**EXERCISE DIRECTIONS:**
Check every line below for the word "timing" and show those that hold it.

(Stored items from a collection)
Context: an optimization exercise on an open-source flow, tuned for small area, a short achievable clock period and few clock cycles. The choices shown serve that exercise and are no tape-out recipe. The RTL was checked by simulation tests, not by an equivalence proof against the original design. Power figures rest on the tool's default switching activity, not on a simulated workload.

**flow/design.v**
```verilog
module qr_align_rom (
    input  wire [5:0] version,
    output wire [3:0] sm1
);
  assign sm1 =
      (version <= 6'd6) ? 4'd14 :
      (version <= 6'd7) ? 4'd7 :
      (version <= 6'd8) ? 4'd8 :
      (version <= 6'd9) ? 4'd9 :
      (version <= 6'd10) ? 4'd10 :
      (version <= 6'd11) ? 4'd11 :
      (version <= 6'd12) ? 4'd12 :
      (version <= 6'd13) ? 4'd13 :
      (version <= 6'd14) ? 4'd9 :
      (version <= 6'd15) ? 4'd10 :
      (version <= 6'd17) ? 4'd11 :
      (version <= 6'd18) ? 4'd12 :
      (version <= 6'd20) ? 4'd13 :
      (version <= 6'd21) ? 4'd10 :
      (version <= 6'd23) ? 4'd11 :
      (version <= 6'd25) ? 4'd12 :
      (version <= 6'd27) ? 4'd13 :
      (version <= 6'd29) ? 4'd11 :
      (version <= 6'd32) ? 4'd12 :
      (version <= 6'd34) ? 4'd13 :
      (version <= 6'd35) ? 4'd11 :
      (version <= 6'd38) ? 4'd12 :
      4'd13;
endmodule
module qr_fcw_rom (
    input  wire [4:0]  idx,
    output reg  [14:0] fdelta
);
  always @(*) begin
    if (!idx[0])      fdelta = 15'h0537;
    else if (!idx[1]) fdelta = 15'h0F59;
    else if (!idx[2]) fdelta = 15'h1EB2;
    else if (!idx[3]) fdelta = 15'h3D64;
    else              fdelta = 15'h7FFF;
  end
endmodule
module qr_mask_pred (
    input  wire [2:0] m,
    input  wire       i0,
    input  wire       i1,
    input  wire [1:0] i3,
    input  wire       j0,
    input  wire [1:0] j3,
    input  wire       jd,
    output reg        p
);
  wire iz   = (i3 == 2'd0);
  wire jz   = (j3 == 2'd0);
  wire ij1  = (i3 == j3) && !iz;              
  wire ij0  = iz || jz;                       
  wire ipj0 = (iz && jz) || (i3 == 2'd1 && j3 == 2'd2) ||
              (i3 == 2'd2 && j3 == 2'd1);     
  always @(*) begin
    case (m)
      3'd0: p = !(i0 && j0) && ij0;
      3'd1: p = !(i1 ^ jd);
      3'd2: p = !(ij1 ^ i0 ^ j0);
      3'd3: p = !(ij1 ^ (i0 && j0));
      3'd4: p = !i0;
      3'd5: p = !(i0 ^ j0);
      3'd6: p = ipj0;
      default: p = jz;
    endcase
  end
endmodule
module qr_func_map (
    input  wire [9:0] rf,
    input  wire [9:0] cf,
    output wire       nd
);
  wire rM = rf[9] & ~rf[8];    
  wire cM = cf[9] & ~cf[8];
  wire corner = (rf[2] & (cf[2] | cf[6])) | (rf[6] & cf[2]);
  wire timing = rf[1];
  wire format = (rf[3] & (cf[4] | cf[6])) | (cf[3] & (rf[4] | rf[6]));
  wire vinfo  = (rf[0] & cf[7]) | (cf[0] & rf[7]);
  wire align  = (rM & (cf[5] | cf[9])) | (rf[5] & cM) | (rf[8] & cf[9]);
  assign nd = corner | timing | format | vinfo | align;
endmodule
module qr_frontend (
    input  wire       clk,
    input  wire       rst,
    input  wire       start,
    input  wire [5:0] version,
    output wire       busy,
    output wire       grid_re,
    output wire [7:0] grid_row,
    output wire [7:0] grid_col,
    input  wire       grid_bit,
    output reg        fmt_valid,
    output reg  [1:0] fmt_level,
    output reg  [2:0] fmt_mask,
    output reg  [4:0] fmt_fidx,
    output reg  [4:0] fmt_fdist,
    output reg        cw_valid,
    output reg  [7:0] cw_data
);
  localparam S_IDLE = 3'd0;
  localparam S_FMT  = 3'd1;    
  localparam S_SRCH = 3'd2;    
  localparam S_SCAN = 3'd3;
  localparam S_DR1  = 3'd4;
  localparam S_DR2  = 3'd5;
  localparam S_DR3  = 3'd6;
  localparam S_PRE  = 3'd7;    
  reg  [2:0] state;
  reg        busy_r;
  assign busy = busy_r;
  wire       st_idle = (state == S_IDLE);
  wire       st_fmt  = (state == S_FMT);
  wire       st_srch = (state == S_SRCH);
  wire       st_scan = (state == S_SCAN);
  wire       st_pre  = (state == S_PRE);
  reg  [5:0] ver;
  reg  [4:0] fk;
  reg  [7:0] ro;          
  reg  [7:0] g;           
  reg        re;          
  assign grid_row = ro;
  assign grid_col = g;
  assign grid_re  = re;
  wire [3:0] sm1_w;
  reg  [3:0] sm1;         
  qr_align_rom u_rom (.version(ver), .sm1(sm1_w));
  wire [3:0] sm2 = sm1 - 4'd1;
  reg  [1:0] vm3;         
  wire [2:0] vm3x = {vm3, ver[3'd5 - fk[2:0]]};
  wire [1:0] vm3n = (vm3x >= 3'd3) ? vm3x[1:0] - 2'd3 : vm3x[1:0];
  wire [1:0] r3i  = (vm3 == 2'd2) ? 2'd0 : vm3 + 2'd1;                   
  wire [2:0] c6i  = (vm3 == 2'd1) ? 3'd4 : (vm3 == 2'd2) ? 3'd2 : 3'd0;  
  wire       v1 = (ver == 6'd1);
  wire       vi = (ver >= 6'd7);
  wire [5:0] ver2 = ver + 6'd2;
  wire [5:0] ver4 = ver + 6'd4;
  reg        gbq;         
  reg        mpq;         
  reg        rv1, rv2;    
  reg  [14:0] H;
  reg  [14:0] A;          
  reg  [3:0]  ndis;       
  reg  [3:0]  s12;        
  reg         s2v, s3v, s4v;
  reg  [4:0]  bidx;       
  reg  [3:0]  best;
  wire [2:0]  q1   = cw_data[2:0];
  wire [2:0]  q2   = cw_data[5:3];
  wire [2:0]  q3   = nbits;
  wire [14:0] fdelta;
  qr_fcw_rom u_fcw (.idx(fk), .fdelta(fdelta));
  wire [14:0] fx  = A & (H ^ 15'h5412);
  wire [2:0]  pc1 = fx[0] + fx[1] + fx[2] + fx[3] + fx[4];
  wire [2:0]  pc2 = fx[5] + fx[6] + fx[7] + fx[8] + fx[9];
  wire [2:0]  pc3 = fx[10] + fx[11] + fx[12] + fx[13] + fx[14];
  wire [4:0]  t3   = fk - 5'd2;                           
  wire        take = s3v && ((st_srch && fk == 5'd2) || (s12 < best));
  wire [2:0]  mask = bidx[2:0] ^ 3'b101;
  reg  [7:0] sr;          
  reg  [7:0] cR;          
  wire [2:0] pp = A[9:7];          
  wire [3:0] mh = A[3:0];          
  wire [2:0] c6 = A[6:4];          
  reg  [2:0] gj;          
  wire [3:0] rb = H[3:0];          
  wire [4:0] m = H[8:4];           
  wire       ml1 = H[9];         
  wire       ml2 = H[10];         
  wire [1:0] r3 = H[12:11];          
  reg        up;          
  wire       lsel = A[10];        
  wire       TL = H[14];          
  reg  [1:0] NX;          
  reg  [1:0] TN;          
  wire       E = H[13];           
  function [2:0] jres;
    input [2:0] x;
    input [2:0] d;
    reg   [2:0] y;
    begin
      case ({d, x})
        {3'd0, 3'd0}: jres = 3'd0;
        {3'd0, 3'd1}: jres = 3'd1;
        {3'd0, 3'd2}: jres = 3'd2;
        {3'd0, 3'd3}: jres = 3'd4;
        {3'd0, 3'd4}: jres = 3'd5;
        {3'd0, 3'd5}: jres = 3'd6;
        {3'd1, 3'd0}: jres = 3'd6;
        {3'd1, 3'd1}: jres = 3'd0;
        {3'd1, 3'd2}: jres = 3'd1;
        {3'd1, 3'd3}: jres = 3'd2;
        {3'd1, 3'd4}: jres = 3'd4;
        {3'd1, 3'd5}: jres = 3'd5;
        {3'd2, 3'd0}: jres = 3'd5;
        {3'd2, 3'd1}: jres = 3'd6;
        {3'd2, 3'd2}: jres = 3'd0;
        {3'd2, 3'd3}: jres = 3'd1;
        {3'd2, 3'd4}: jres = 3'd2;
        {3'd2, 3'd5}: jres = 3'd4;
        {3'd3, 3'd0}: jres = 3'd4;
        {3'd3, 3'd1}: jres = 3'd5;
        {3'd3, 3'd2}: jres = 3'd6;
        {3'd3, 3'd3}: jres = 3'd0;
        {3'd3, 3'd4}: jres = 3'd1;
        {3'd3, 3'd5}: jres = 3'd2;
        {3'd4, 3'd0}: jres = 3'd2;
        {3'd4, 3'd1}: jres = 3'd4;
        {3'd4, 3'd2}: jres = 3'd5;
        {3'd4, 3'd3}: jres = 3'd6;
        {3'd4, 3'd4}: jres = 3'd0;
        {3'd4, 3'd5}: jres = 3'd1;
        default: jres = 3'd0;
      endcase
    end
  endfunction
  function [9:0] rowf;
    input integer k;      
    input [7:0] r_;
    input [3:0] rb_;
    input [4:0] m_;
    input       ml1_, ml2_;
    input       v1_, vi_;
    reg         bandp;
    begin
      case (k)
        2:       bandp = (m_ <= 5'd2) || ml1_ || ml2_;
        1:       bandp = (m_ <= 5'd3) || ml1_;
        -1:      bandp = (m_ >= 5'd1) && (m_ <= 5'd5);
        -2:      bandp = (m_ >= 5'd2) && (m_ <= 5'd6);
        default: bandp = (m_ <= 5'd4);
      endcase
      rowf[0] = (r_ <= 5 - k);
      rowf[1] = (r_ == 6 - k);
      rowf[2] = (r_ <= 7 - k);
      rowf[3] = (r_ == 8 - k);
      rowf[4] = (r_ <= 8 - k);
      rowf[5] = (r_ >= 4 - k) && (r_ <= 8 - k);
      rowf[6] = (rb_ <= 7 + k);
      rowf[7] = vi_ && (rb_ >= 8 + k) && (rb_ <= 10 + k);
      rowf[8] = !v1_ && (rb_ >= 4 + k) && (rb_ <= 8 + k);
      rowf[9] = !v1_ && (r_ > 10 - k) && bandp;    
    end
  endfunction
  wire [9:0] rf_p2 = rowf( 2, sr, rb, m, ml1, ml2, v1, vi);
  wire [9:0] rf_p1 = rowf( 1, sr, rb, m, ml1, ml2, v1, vi);
  wire [9:0] rf_m1 = rowf(-1, sr, rb, m, ml1, ml2, v1, vi);
  wire [9:0] rf_m2 = rowf(-2, sr, rb, m, ml1, ml2, v1, vi);
  wire [9:0] rf_2  = up ? rf_m2 : rf_p2;     
  wire [9:0] rf_1  = up ? rf_m1 : rf_p1;     
  wire [9:0] rf_t  = up ? 10'b00_0001_0101 : 10'b00_0100_0000;
  wire       chi   = (cR[7:4] != 4'd0);           
  wire [3:0] cl    = cR[3:0];
  wire       cge12 = chi || (cl >= 4'd12);
  wire       cge14 = chi || (cl >= 4'd14);
  wire       c8    = !chi && (cl == 4'd8);
  wire [2:0] ppn   = pp + 3'd1;
  wire       mh_le2 = (mh <= 4'd2);
  wire       mh_12  = (mh == 4'd1) || (mh == 4'd2);
  wire       mh_13  = (mh >= 4'd1) && (mh <= 4'd3);
  wire       mh_23  = (mh == 4'd2) || (mh == 4'd3);
  wire [9:0] cf_r, cf_l, cfn_r, cfn_l;
  assign cf_r[0] = !chi && (cl <= 4'd5);
  assign cf_r[1] = 1'b0;
  assign cf_r[2] = !chi && (cl <= 4'd7);
  assign cf_r[3] = c8;
  assign cf_r[4] = !chi && (cl <= 4'd8);
  assign cf_r[5] = !chi && (cl >= 4'd4) && (cl <= 4'd8);
  assign cf_r[6] = (pp <= 3'd3);
  assign cf_r[7] = vi && ((pp == 3'd4) || (pp == 3'd5));
  assign cf_r[8] = !v1 && (pp >= 3'd2) && (pp <= 3'd4);
  assign cf_r[9] = !v1 && cge12 && mh_le2;
  assign cf_l[0] = !chi && (cl <= 4'd6);
  assign cf_l[1] = 1'b0;
  assign cf_l[2] = !chi && (cl <= 4'd8);
  assign cf_l[3] = 1'b0;
  assign cf_l[4] = !chi && (cl <= 4'd9);
  assign cf_l[5] = !chi && (cl >= 4'd5) && (cl <= 4'd9);
  assign cf_l[6] = (pp <= 3'd3);
  assign cf_l[7] = vi && (pp == 3'd4);
  assign cf_l[8] = !v1 && (pp >= 3'd2) && (pp <= 3'd3);
  assign cf_l[9] = !v1 && cge12 && mh_12;
  assign cfn_r[0] = !chi && (cl <= 4'd8);
  assign cfn_r[1] = 1'b0;
  assign cfn_r[2] = !chi && (cl <= 4'd8);
  assign cfn_r[3] = !chi && (cl == 4'd10);
  assign cfn_r[4] = !chi && (cl <= 4'd10);
  assign cfn_r[5] = !chi && ((cl == 4'd8) || (cl == 4'd10));
  assign cfn_r[6] = (ppn <= 3'd3);
  assign cfn_r[7] = vi && ((ppn == 3'd4) || (ppn == 3'd5));
  assign cfn_r[8] = !v1 && (ppn >= 3'd2) && (ppn <= 3'd4);
  assign cfn_r[9] = !v1 && cge14 && mh_13;
  assign cfn_l[0] = !chi && (cl <= 4'd8);
  assign cfn_l[1] = 1'b0;
  assign cfn_l[2] = !chi && (cl <= 4'd10);
  assign cfn_l[3] = 1'b0;
  assign cfn_l[4] = !chi && (cl <= 4'd10);
  assign cfn_l[5] = !chi && ((cl == 4'd8) || (cl == 4'd10));
  assign cfn_l[6] = (ppn <= 3'd3);
  assign cfn_l[7] = vi && (ppn == 3'd4);
  assign cfn_l[8] = !v1 && (ppn >= 3'd2) && (ppn <= 3'd3);
  assign cfn_l[9] = !v1 && cge14 && mh_23;
  wire nd_2r, nd_2l, nd_1r, nd_1l, nd_tr, nd_tl;
  qr_func_map u_2r (.rf(rf_2), .cf(cf_r),  .nd(nd_2r));    
  qr_func_map u_2l (.rf(rf_2), .cf(cf_l),  .nd(nd_2l));
  qr_func_map u_1r (.rf(rf_1), .cf(cfn_r), .nd(nd_1r));    
  qr_func_map u_1l (.rf(rf_1), .cf(cfn_l), .nd(nd_1l));
  qr_func_map u_tr (.rf(rf_t), .cf(cfn_r), .nd(nd_tr));    
  qr_func_map u_tl (.rf(rf_t), .cf(cfn_l), .nd(nd_tl));
  wire go_left = !lsel && TL;
  wire go_turn = !go_left && E;
  wire go_move = !go_left && !E;
  wire last_pair = (cR == 8'd1);
  wire scan_end = last_pair && !up && (go_turn || (go_move && (NX == 2'b00) && (rb != 4'd13)));
  wire [7:0] cRm1  = cR - 8'd1;
  wire [7:0] cRn   = c8 ? 8'd5 : cR - 8'd2;
  wire [7:0] cRnm1 = c8 ? 8'd4 : cR - 8'd3;
  wire [7:0] srn   = up ? sr - 8'd1 : sr + 8'd1;
  wire [2:0] gj0   = jres(c6, 3'd0);
  wire [2:0] gj1   = jres(c6, 3'd1);
  wire [2:0] gjn   = c8 ? jres(c6, 3'd3) : jres(c6, 3'd2);
  wire [2:0] gjn1  = c8 ? jres(c6, 3'd4) : jres(c6, 3'd3);
  wire mp;
  qr_mask_pred u_mp (.m(mask), .i0(sr[0]), .i1(sr[1]), .i3(r3),
                     .j0(g[0]), .j3(gj[1:0]), .jd(gj[2]), .p(mp));
  reg [2:0] nbits;        
  always @(posedge clk) begin
    fmt_valid <= 1'b0;
    cw_valid  <= 1'b0;
    gbq <= grid_bit ^ mpq;
    mpq <= st_scan && re && mp;
    rv1 <= st_scan && re;
    rv2 <= rv1;
    sm1 <= sm1_w;
    if (rv2) begin
      cw_data <= {cw_data[6:0], gbq};
      nbits   <= nbits + 3'd1;
      if (nbits == 3'd7)
        cw_valid <= 1'b1;
    end
    case (state)
      S_IDLE: begin
        ver  <= version;
        fk   <= 5'd0;
        ro   <= 8'd0;
        sr   <= 8'd0;
        g    <= 8'd8;
        ndis <= 4'd0;
        vm3  <= 2'd0;
        up   <= 1'b0;
        re   <= start;
        if (start) begin
          busy_r <= 1'b1;
          state  <= S_FMT;
        end
      end
      S_FMT: begin
        fk <= fk + 5'd1;
        if (fk <= 5'd5)
          vm3 <= vm3n;
        if (fk <= 5'd13) begin
          g <= 8'd8;
          if (fk == 5'd5) begin
            ro <= 8'd7;  sr <= 8'd7;
          end else if (fk == 5'd7) begin
            ro <= {ver2, 2'b10};  sr <= {ver2, 2'b10};        
          end else begin
            ro <= srn;  sr <= srn;
          end
        end else if (fk == 5'd14) begin
          ro <= 8'd8;
          g  <= {ver4, 2'b00};                                
          cR <= {ver4, 2'b00};
          sr <= {ver4, 2'b00};                                
        end else begin
          ro <= 8'd8;
          if (fk == 5'd22) begin
            g <= 8'd7;  cR <= 8'd7;
          end else if (fk == 5'd23) begin
            g <= 8'd5;  cR <= 8'd5;
          end else begin
            g <= cRm1;  cR <= cRm1;
          end
        end
        re <= (fk <= 5'd28);
        if (fk >= 5'd2 && fk <= 5'd16)
          H <= {gbq, H[14:1]};
        if (fk >= 5'd17) begin
          H    <= {H[0], H[14:1]};
          A    <= {~(gbq ^ H[0]), A[14:1]};
          ndis <= ndis + {3'd0, gbq ^ H[0]};
        end
        if (fk == 5'd31)
          state <= S_SRCH;
      end
      S_PRE: begin
        fk    <= fk + 5'd1;
        H[3:0]   <= 4'd0;
        H[8:4]    <= 5'd8;
        H[9]  <= 1'b0;
        H[10]  <= 1'b0;
        H[12:11]   <= r3i;
        A[9:7]   <= 3'd7;
        A[3:0]   <= 4'd5;
        A[6:4]   <= c6i;
        A[10] <= 1'b1;
        H[14]   <= 1'b0;
        H[13]    <= 1'b1;
        re    <= 1'b0;
        g     <= 8'd8;
        ro    <= sr;
        state <= S_SCAN;
      end
      S_SRCH: begin
        fk <= fk + 5'd1;
        H  <= H ^ fdelta;
        re <= 1'b0;
        g  <= 8'd8;
        ro <= sr;
        cR   <= {ver4, 2'b10};                              
        up   <= 1'b0;
        TN   <= 2'b11;                                      
        if (fk == 5'd31)
          state <= S_PRE;
      end
      S_SCAN: begin
        ro <= sr;
        if (go_left) begin
          g    <= cRm1;
          gj   <= gj1;
          A[10] <= 1'b1;
          re   <= 1'b1;
        end else if (go_turn) begin
          up   <= !up;
          cR   <= cRn;
          A[9:7]   <= (pp == 3'd6) ? 3'd6 : ppn;
          A[3:0]   <= (mh == 4'd0) ? sm1 : mh - 4'd1;
          A[6:4]   <= c8 ? ((c6 >= 3'd3) ? c6 - 3'd3 : c6 + 3'd3)
                     : ((c6 >= 3'd2) ? c6 - 3'd2 : c6 + 3'd4);
          g    <= TN[1] ? cRn : cRnm1;
          gj   <= TN[1] ? gjn : gjn1;
          A[10] <= !TN[1];
          re   <= TN[1] || TN[0];
          H[14]   <= TN[0];
          NX   <= {!nd_tr, !nd_tl};
          H[13]    <= 1'b0;
        end else begin
          ro <= srn;
          sr <= srn;
          if (up) begin
            H[3:0]  <= (rb >= 4'd12) ? 4'd13 : rb + 4'd1;
            H[8:4]   <= (m == 5'd0) ? {sm1, 1'b1} : m - 5'd1;
            H[9] <= (m == 5'd0);
            H[10] <= ml1;
            H[12:11]  <= (r3 == 2'd0) ? 2'd2 : r3 - 2'd1;
            H[13]   <= (sr == 8'd1);
          end else begin
            H[3:0]  <= (rb != 4'd13) ? rb - 4'd1 :
                   (sr == {ver, 2'b11}) ? 4'd12 : 4'd13;   
            H[8:4]   <= ml1 ? 5'd0 : m + 5'd1;
            H[9] <= ml2;
            H[10] <= (m == {sm2, 1'b1});
            H[12:11]  <= (r3 == 2'd2) ? 2'd0 : r3 + 2'd1;
            H[13]   <= (rb == 4'd1);
          end
          g    <= NX[1] ? cR : cRm1;
          gj   <= NX[1] ? gj0 : gj1;
          A[10] <= !NX[1];
          re   <= NX[1] || NX[0];
          H[14]   <= NX[0];
          NX   <= {!nd_2r, !nd_2l};
          TN   <= {!nd_1r, !nd_1l};
        end
        if (scan_end) begin
          re    <= 1'b0;
          state <= S_DR1;
        end
      end
      S_DR1: begin
        re    <= 1'b0;
        g     <= 8'd8;
        ro    <= sr;
        state <= S_DR2;
      end
      S_DR2: begin
        re    <= 1'b0;
        g     <= 8'd8;
        ro    <= sr;
        state <= S_DR3;
      end
      S_DR3: begin
        re     <= 1'b0;
        g      <= 8'd8;
        ro     <= sr;
        state  <= S_IDLE;
        busy_r <= 1'b0;
      end
      default: begin
        state  <= S_IDLE;
        busy_r <= 1'b0;
      end
    endcase
    s2v <= st_srch;
    s3v <= s2v;
    s4v <= s3v && (t3 == 5'd31);
    s12 <= {1'b0, q1} + {1'b0, q2} + {1'b0, q3};
    if (st_srch) begin
      cw_data[2:0] <= pc1;
      cw_data[5:3] <= pc2;
      nbits        <= pc3;
    end
    if (take) begin
      best <= s12;
      bidx <= t3;
    end
    fmt_fidx  <= bidx;
    fmt_level <= bidx[4:3] ^ 2'b10;
    fmt_mask  <= mask;
    fmt_fdist <= {best, 1'b0} + {1'b0, ndis};
    if (s4v) begin
      fmt_valid <= 1'b1;
      nbits     <= 3'd0;
    end
    if (rst) begin
      state     <= S_IDLE;
      busy_r    <= 1'b0;
      re        <= 1'b0;
      fmt_valid <= 1'b0;
      cw_valid  <= 1'b0;
      rv1       <= 1'b0;
      rv2       <= 1'b0;
      s2v       <= 1'b0;
      s3v       <= 1'b0;
      s4v       <= 1'b0;
    end
  end
endmodule
```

**RESULT OF THIS TASK:**
  wire timing = rf[1];
  assign nd = corner | timing | format | vinfo | align;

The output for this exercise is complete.